Task directions ->
Give the count of lines in the data that include the string "unsigned", with no added remarks.

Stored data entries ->
File: src/rtl/core/hsc_pkg.sv
// ----------------------------------------------------------------------------
// hsc_pkg
// Shared types, constants and layout/rule tables for the Hangul composer.
// ----------------------------------------------------------------------------
package hsc_pkg;

    // Default depth of the internal request queues
    localparam int unsigned QUEUE_DEPTH = 2;

    localparam logic [15:0] SYL_BASE     = 16'hAC00;
    localparam logic [15:0] JAMO_BASE    = 16'h1100;
    localparam logic [15:0] SYL_PER_INIT = 16'd588;   // 21 medials * 28 finals
    localparam logic [15:0] SYL_PER_MED  = 16'd28;
    localparam logic [4:0]  SILENT_INIT  = 5'd11;     // ieung

    typedef enum logic [1:0] {
        KIND_EMPTY = 2'd0,
        KIND_LATIN = 2'd1,
        KIND_LONE  = 2'd2,
        KIND_SYL   = 2'd3
    } kind_t;

    typedef enum logic [1:0] {
        PH_NONE  = 2'd0,
        PH_CONS  = 2'd1,
        PH_VOWEL = 2'd2,
        PH_FINAL = 2'd3
    } phase_t;

    // Table hit with index
    typedef struct packed {
        logic       hit;
        logic [4:0] idx;
    } lookup_t;

    // Classified key request, front to back
    typedef struct packed {
        logic       clear;
        logic       is_cons;
        logic       is_vowel;
        logic [4:0] jamo;
        logic [7:0] key;
    } cls_t;

    // Result request, back to output
    typedef struct packed {
        kind_t       kind;
        logic [15:0] code_point;
        logic [23:0] utf8_bytes;
        logic        commit_valid;
        logic [15:0] commit_code;
    } res_t;

    // Consonant key -> initial index
    function automatic lookup_t cons_lookup(input logic [7:0] key);
        lookup_t r;
        r.hit = 1'b1;
        case (key)
            "r":     r.idx = 5'd0;
            "R":     r.idx = 5'd1;
            "s":     r.idx = 5'd2;
            "e":     r.idx = 5'd3;
            "E":     r.idx = 5'd4;
            "f":     r.idx = 5'd5;
            "a":     r.idx = 5'd6;
            "q":     r.idx = 5'd7;
            "Q":     r.idx = 5'd8;
            "t":     r.idx = 5'd9;
            "T":     r.idx = 5'd10;
            "d":     r.idx = 5'd11;
            "w":     r.idx = 5'd12;
            "W":     r.idx = 5'd13;
            "c":     r.idx = 5'd14;
            "z":     r.idx = 5'd15;
            "x":     r.idx = 5'd16;
            "v":     r.idx = 5'd17;
            "g":     r.idx = 5'd18;
            default: begin
                r.hit = 1'b0;
                r.idx = 5'd0;
            end
        endcase
        return r;
    endfunction

    // Vowel key -> medial index
    function automatic lookup_t vowel_lookup(input logic [7:0] key);
        lookup_t r;
        r.hit = 1'b1;
        case (key)
            "y":     r.idx = 5'd12;
            "u":     r.idx = 5'd6;
            "i":     r.idx = 5'd2;
            "o":     r.idx = 5'd1;
            "p":     r.idx = 5'd5;
            "h":     r.idx = 5'd8;
            "j":     r.idx = 5'd4;
            "k":     r.idx = 5'd0;
            "l":     r.idx = 5'd20;
            "b":     r.idx = 5'd17;
            "n":     r.idx = 5'd13;
            "m":     r.idx = 5'd18;
            default: begin
                r.hit = 1'b0;
                r.idx = 5'd0;
            end
        endcase
        return r;
    endfunction

    // Initial index -> single final index; miss for double tigeut/bieup/jieut
    function automatic lookup_t init_to_final(input logic [4:0] ini);
        lookup_t r;
        r.hit = 1'b1;
        case (ini)
            5'd0:    r.idx = 5'd0;
            5'd1:    r.idx = 5'd1;
            5'd2:    r.idx = 5'd3;
            5'd3:    r.idx = 5'd6;
            5'd5:    r.idx = 5'd7;
            5'd6:    r.idx = 5'd15;
            5'd7:    r.idx = 5'd16;
            5'd9:    r.idx = 5'd18;
            5'd10:   r.idx = 5'd19;
            5'd11:   r.idx = 5'd20;
            5'd12:   r.idx = 5'd21;
            5'd14:   r.idx = 5'd22;
            5'd15:   r.idx = 5'd23;
            5'd16:   r.idx = 5'd24;
            5'd17:   r.idx = 5'd25;
            5'd18:   r.idx = 5'd26;
            default: begin
                r.hit = 1'b0;
                r.idx = 5'd0;
            end
        endcase
        return r;
    endfunction

    // Diphthong rules: base medial + added medial
    function automatic lookup_t diph_lookup(input logic [4:0] base, input logic [4:0] add);
        lookup_t r;
        r.hit = 1'b1;
        case ({base, add})
            {5'd8,  5'd0}:  r.idx = 5'd9;
            {5'd8,  5'd1}:  r.idx = 5'd10;
            {5'd8,  5'd20}: r.idx = 5'd11;
            {5'd13, 5'd4}:  r.idx = 5'd14;
            {5'd13, 5'd5}:  r.idx = 5'd15;
            {5'd13, 5'd20}: r.idx = 5'd16;
            {5'd18, 5'd20}: r.idx = 5'd19;
            default: begin
                r.hit = 1'b0;
                r.idx = 5'd0;
            end
        endcase
        return r;
    endfunction

    // Complex final rules: base final + added final
    function automatic lookup_t comb_lookup(input logic [4:0] base, input logic [4:0] add);
        lookup_t r;
        r.hit = 1'b1;
        case ({base, add})
            {5'd0,  5'd18}: r.idx = 5'd2;
            {5'd3,  5'd21}: r.idx = 5'd4;
            {5'd3,  5'd26}: r.idx = 5'd5;
            {5'd7,  5'd0}:  r.idx = 5'd8;
            {5'd7,  5'd15}: r.idx = 5'd9;
            {5'd7,  5'd16}: r.idx = 5'd10;
            {5'd7,  5'd18}: r.idx = 5'd11;
            {5'd7,  5'd24}: r.idx = 5'd12;
            {5'd7,  5'd25}: r.idx = 5'd13;
            {5'd7,  5'd26}: r.idx = 5'd14;
            {5'd16, 5'd18}: r.idx = 5'd17;
            default: begin
                r.hit = 1'b0;
                r.idx = 5'd0;
            end
        endcase
        return r;
    endfunction

    // Final (plus one) left behind when a vowel follows
    function automatic logic [4:0] split_keep(input logic [4:0] fin);
        logic [4:0] r;
        case (fin)
            5'd2:    r = 5'd1;
            5'd4:    r = 5'd4;
            5'd5:    r = 5'd4;
            5'd8,
            5'd9,
            5'd10,
            5'd11,
            5'd12,
            5'd13,
            5'd14:   r = 5'd8;
            5'd17:   r = 5'd17;
            default: r = 5'd0;
        endcase
        return r;
    endfunction

    // Initial carried into the next syllable when a vowel follows
    function automatic logic [4:0] split_move(input logic [4:0] fin);
        logic [4:0] r;
        case (fin)
            5'd0:    r = 5'd0;
            5'd1:    r = 5'd1;
            5'd2:    r = 5'd9;
            5'd3:    r = 5'd2;
            5'd4:    r = 5'd12;
            5'd5:    r = 5'd18;
            5'd6:    r = 5'd3;
            5'd7:    r = 5'd5;
            5'd8:    r = 5'd0;
            5'd9:    r = 5'd6;
            5'd10:   r = 5'd7;
            5'd11:   r = 5'd9;
            5'd12:   r = 5'd16;
            5'd13:   r = 5'd17;
            5'd14:   r = 5'd18;
            5'd15:   r = 5'd6;
            5'd16:   r = 5'd7;
            5'd17:   r = 5'd9;
            5'd18:   r = 5'd9;
            5'd19:   r = 5'd10;
            5'd20:   r = 5'd11;
            5'd21:   r = 5'd12;
            5'd22:   r = 5'd14;
            5'd23:   r = 5'd15;
            5'd24:   r = 5'd16;
            5'd25:   r = 5'd17;
            5'd26:   r = 5'd18;
            default: r = 5'd0;
        endcase
        return r;
    endfunction

    // Three-byte UTF-8 encoding, first byte highest
    function automatic logic [23:0] utf8_of(input logic [15:0] cp);
        return {4'hE, cp[15:12], 2'b10, cp[11:6], 2'b10, cp[5:0]};
    endfunction

endpackage

File: src/rtl/core/hsc_queue.sv
// ----------------------------------------------------------------------------
// hsc_queue
// Small register FIFO used between the front, back and output sides.
// ----------------------------------------------------------------------------
module hsc_queue #(
    parameter type         T     = logic [7:0],
    parameter int unsigned DEPTH = hsc_pkg::QUEUE_DEPTH
) (
    input  logic clk,
    input  logic rst_n,
    input  logic push,
    input  T     din,
    output logic full,
    input  logic pop,
    output T     dout,
    output logic empty
);

    localparam int unsigned PW = (DEPTH > 1) ? $clog2(DEPTH) : 1;
    localparam int unsigned CW = $clog2(DEPTH + 1);

    T               mem_reg [DEPTH];
    logic [PW-1:0]  wr_ptr_reg, wr_ptr_next;
    logic [PW-1:0]  rd_ptr_reg, rd_ptr_next;
    logic [CW-1:0]  count_reg, count_next;
    logic           do_push, do_pop;

    assign full    = (count_reg == CW'(DEPTH));
    assign empty   = (count_reg == '0);
    assign do_push = push && !full;
    assign do_pop  = pop && !empty;
    assign dout    = mem_reg[rd_ptr_reg];

    // Pointer and fill count update
    always_comb
    begin
        wr_ptr_next = wr_ptr_reg;
        rd_ptr_next = rd_ptr_reg;
        if (do_push)
        begin
            wr_ptr_next = (wr_ptr_reg == PW'(DEPTH - 1)) ? '0 : wr_ptr_reg + 1'b1;
        end
        if (do_pop)
        begin
            rd_ptr_next = (rd_ptr_reg == PW'(DEPTH - 1)) ? '0 : rd_ptr_reg + 1'b1;
        end
        case ({do_push, do_pop})
            2'b10:   count_next = count_reg + 1'b1;
            2'b01:   count_next = count_reg - 1'b1;
            default: count_next = count_reg;
        endcase
    end

    always_ff @(posedge clk or negedge rst_n)
    begin
        if (!rst_n)
        begin
            wr_ptr_reg <= '0;
            rd_ptr_reg <= '0;
            count_reg  <= '0;
        end
        else
        begin
            wr_ptr_reg <= wr_ptr_next;
            rd_ptr_reg <= rd_ptr_next;
            count_reg  <= count_next;
        end
    end

    // Storage, payload only
    always_ff @(posedge clk)
    begin
        if (do_push)
        begin
            mem_reg[wr_ptr_reg] <= din;
        end
    end

endmodule

File: src/rtl/core/hsc_front.sv
// ----------------------------------------------------------------------------
// hsc_front
// Accepts key requests and classifies them as clear, consonant, vowel or Latin.
// ----------------------------------------------------------------------------
module hsc_front (
    input  logic          command,
    input  logic [7:0]    key_code,
    input  logic          push,
    output logic          full,
    output logic          q_push,
    output hsc_pkg::cls_t q_item,
    input  logic          q_full
);
    import hsc_pkg::*;

    lookup_t cons_hit;
    lookup_t vowel_hit;

    assign cons_hit  = cons_lookup(key_code);
    assign vowel_hit = vowel_lookup(key_code);

    // Classify; consonant table has priority, clear overrides the key
    always_comb
    begin
        q_item.clear    = command;
        q_item.is_cons  = !command && cons_hit.hit;
        q_item.is_vowel = !command && !cons_hit.hit && vowel_hit.hit;
        q_item.jamo     = cons_hit.hit ? cons_hit.idx : vowel_hit.idx;
        q_item.key      = key_code;
    end

    assign q_push = push;
    assign full   = q_full;

endmodule

File: src/rtl/core/hsc_back.sv
// ----------------------------------------------------------------------------
// hsc_back
// Composition automaton: applies the syllable rules and builds the result.
// ----------------------------------------------------------------------------
module hsc_back (
    input  logic          clk,
    input  logic          rst_n,
    input  logic          cls_empty,
    input  hsc_pkg::cls_t cls_item,
    output logic          cls_pop,
    input  logic          res_full,
    output logic          res_push,
    output hsc_pkg::res_t res_item
);
    import hsc_pkg::*;

    phase_t      phase_reg, phase_next;
    logic [4:0]  ini_reg, ini_next;
    logic [4:0]  med_reg, med_next;
    logic [4:0]  fpo_reg, fpo_next;
    logic [15:0] code_reg, code_next;

    logic        go;
    lookup_t     itf;
    lookup_t     cmb;
    lookup_t     dph;
    logic [4:0]  fin_idx;
    logic [4:0]  keep;
    logic [15:0] syl_code;

    assign go       = !cls_empty && !res_full;
    assign cls_pop  = go;
    assign res_push = go;

    assign fin_idx = fpo_reg - 1'b1;
    assign itf     = init_to_final(cls_item.jamo);
    assign cmb     = comb_lookup(fin_idx, itf.idx);
    assign dph     = diph_lookup(med_reg, cls_item.jamo);
    assign keep    = split_keep(fin_idx);

    // Next state and result
    always_comb
    begin
        phase_next            = phase_reg;
        ini_next              = ini_reg;
        med_next              = med_reg;
        fpo_next              = fpo_reg;
        res_item.commit_valid = 1'b0;
        res_item.commit_code  = '0;

        if (cls_item.clear)
        begin
            phase_next = PH_NONE;
            ini_next   = '0;
            med_next   = '0;
            fpo_next   = '0;
        end
        else if (cls_item.is_cons)
        begin
            case (phase_reg)
                PH_NONE:
                begin
                    phase_next = PH_CONS;
                    ini_next   = cls_item.jamo;
                    med_next   = '0;
                    fpo_next   = '0;
                end
                PH_VOWEL:
                begin
                    if (itf.hit)
                    begin
                        fpo_next   = itf.idx + 1'b1;
                        phase_next = PH_FINAL;
                    end
                    else
                    begin
                        res_item.commit_valid = 1'b1;
                        res_item.commit_code  = code_reg;
                        phase_next = PH_CONS;
                        ini_next   = cls_item.jamo;
                        med_next   = '0;
                        fpo_next   = '0;
                    end
                end
                PH_FINAL:
                begin
                    if (itf.hit && cmb.hit)
                    begin
                        fpo_next = cmb.idx + 1'b1;
                    end
                    else
                    begin
                        res_item.commit_valid = 1'b1;
                        res_item.commit_code  = code_reg;
                        phase_next = PH_CONS;
                        ini_next   = cls_item.jamo;
                        med_next   = '0;
                        fpo_next   = '0;
                    end
                end
                default:
                begin
                    // lone consonant followed by a consonant
                    res_item.commit_valid = 1'b1;
                    res_item.commit_code  = code_reg;
                    phase_next = PH_CONS;
                    ini_next   = cls_item.jamo;
                    med_next   = '0;
                    fpo_next   = '0;
                end
            endcase
        end
        else if (cls_item.is_vowel)
        begin
            case (phase_reg)
                PH_NONE:
                begin
                    phase_next = PH_VOWEL;
                    ini_next   = SILENT_INIT;
                    med_next   = cls_item.jamo;
                    fpo_next   = '0;
                end
                PH_CONS:
                begin
                    phase_next = PH_VOWEL;
                    med_next   = cls_item.jamo;
                end
                PH_VOWEL:
                begin
                    if (dph.hit)
                    begin
                        med_next = dph.idx;
                    end
                    else
                    begin
                        res_item.commit_valid = 1'b1;
                        res_item.commit_code  = code_reg;
                        phase_next = PH_VOWEL;
                        ini_next   = SILENT_INIT;
                        med_next   = cls_item.jamo;
                        fpo_next   = '0;
                    end
                end
                default:
                begin
                    // final splits or moves into the next syllable
                    res_item.commit_valid = 1'b1;
                    res_item.commit_code  = code_reg - {11'd0, fpo_reg} + {11'd0, keep};
                    phase_next = PH_VOWEL;
                    ini_next   = split_move(fin_idx);
                    med_next   = cls_item.jamo;
                    fpo_next   = '0;
                end
            endcase
        end

        // Preedit code of the new state
        syl_code = SYL_BASE + {11'd0, ini_next} * SYL_PER_INIT
                 + {11'd0, med_next} * SYL_PER_MED + {11'd0, fpo_next};
        case (phase_next)
            PH_CONS:  code_next = JAMO_BASE + {11'd0, ini_next};
            PH_VOWEL,
            PH_FINAL: code_next = syl_code;
            default:  code_next = '0;
        endcase

        // Result fields
        if (cls_item.clear)
        begin
            res_item.kind       = KIND_EMPTY;
            res_item.code_point = '0;
            res_item.utf8_bytes = '0;
        end
        else if (!cls_item.is_cons && !cls_item.is_vowel)
        begin
            res_item.kind       = KIND_LATIN;
            res_item.code_point = {8'd0, cls_item.key};
            res_item.utf8_bytes = '0;
        end
        else
        begin
            res_item.kind       = (phase_next == PH_CONS) ? KIND_LONE : KIND_SYL;
            res_item.code_point = code_next;
            res_item.utf8_bytes = utf8_of(code_next);
        end
    end

    // Composition state
    always_ff @(posedge clk or negedge rst_n)
    begin
        if (!rst_n)
        begin
            phase_reg <= PH_NONE;
            ini_reg   <= '0;
            med_reg   <= '0;
            fpo_reg   <= '0;
            code_reg  <= '0;
        end
        else if (go)
        begin
            phase_reg <= phase_next;
            ini_reg   <= ini_next;
            med_reg   <= med_next;
            fpo_reg   <= fpo_next;
            code_reg  <= code_next;
        end
    end

endmodule

File: src/rtl/core/hangul_syllable_composer_core.sv
// Keys pass the request queue and the automaton into the result queue driving the outputs.
// One key per cycle while the result queue has room; composer state updates once per key.
// Queue depth sets how far either side may stall without stalling the other.
// Reset: asynchronous, clears both queues and returns composition to no syllable.
// ----------------------------------------------------------------------------
// hangul_syllable_composer_core
// Two-set Hangul composer: classifier, request queue, automaton, result queue.
// ----------------------------------------------------------------------------
module hangul_syllable_composer_core #(
    parameter int unsigned QUEUE_DEPTH = hsc_pkg::QUEUE_DEPTH
) (
    input  logic        clk,
    input  logic        rst_n,
    input  logic        push,
    output logic        full,
    input  logic        command,
    input  logic [7:0]  key_code,
    output logic        empty,
    input  logic        pop,
    output logic [1:0]  kind,
    output logic [15:0] code_point,
    output logic [23:0] utf8_bytes,
    output logic        commit_valid,
    output logic [15:0] commit_code
);
    import hsc_pkg::*;

    logic  cls_push, cls_full, cls_empty, cls_pop;
    cls_t  cls_in, cls_head;
    logic  res_push, res_full;
    res_t  res_in, res_head;

    // Front: accept and classify keys
    hsc_front u_front (
        .command  (command),
        .key_code (key_code),
        .push     (push),
        .full     (full),
        .q_push   (cls_push),
        .q_item   (cls_in),
        .q_full   (cls_full)
    );

    // Classified request queue
    hsc_queue #(
        .T     (cls_t),
        .DEPTH (QUEUE_DEPTH)
    ) u_cls_q (
        .clk   (clk),
        .rst_n (rst_n),
        .push  (cls_push),
        .din   (cls_in),
        .full  (cls_full),
        .pop   (cls_pop),
        .dout  (cls_head),
        .empty (cls_empty)
    );

    // Back: composition automaton
    hsc_back u_back (
        .clk       (clk),
        .rst_n     (rst_n),
        .cls_empty (cls_empty),
        .cls_item  (cls_head),
        .cls_pop   (cls_pop),
        .res_full  (res_full),
        .res_push  (res_push),
        .res_item  (res_in)
    );

    // Result queue
    hsc_queue #(
        .T     (res_t),
        .DEPTH (QUEUE_DEPTH)
    ) u_res_q (
        .clk   (clk),
        .rst_n (rst_n),
        .push  (res_push),
        .din   (res_in),
        .full  (res_full),
        .pop   (pop),
        .dout  (res_head),
        .empty (empty)
    );

    assign kind         = res_head.kind;
    assign code_point   = res_head.code_point;
    assign utf8_bytes   = res_head.utf8_bytes;
    assign commit_valid = res_head.commit_valid;
    assign commit_code  = res_head.commit_code;

    // Checks
    a_result_lands: assert property (@(posedge clk) disable iff (!rst_n)
        res_push |=> !empty)
        else $error("processed request did not reach result queue");

    a_no_stray_commit: assert property (@(posedge clk) disable iff (!rst_n)
        (!empty && !commit_valid) |-> (commit_code == 16'd0))
        else $error("commit code without commit");

    a_latin_clean: assert property (@(posedge clk) disable iff (!rst_n)
        (!empty && kind == KIND_LATIN) |-> (utf8_bytes == 24'd0 && !commit_valid))
        else $error("Latin passthrough carries encoding or commit");

    a_lone_jamo_range: assert property (@(posedge clk) disable iff (!rst_n)
        (!empty && kind == KIND_LONE) |-> (code_point[15:8] == 8'h11))
        else $error("lone jamo outside choseong block");

endmodule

Written response ->
5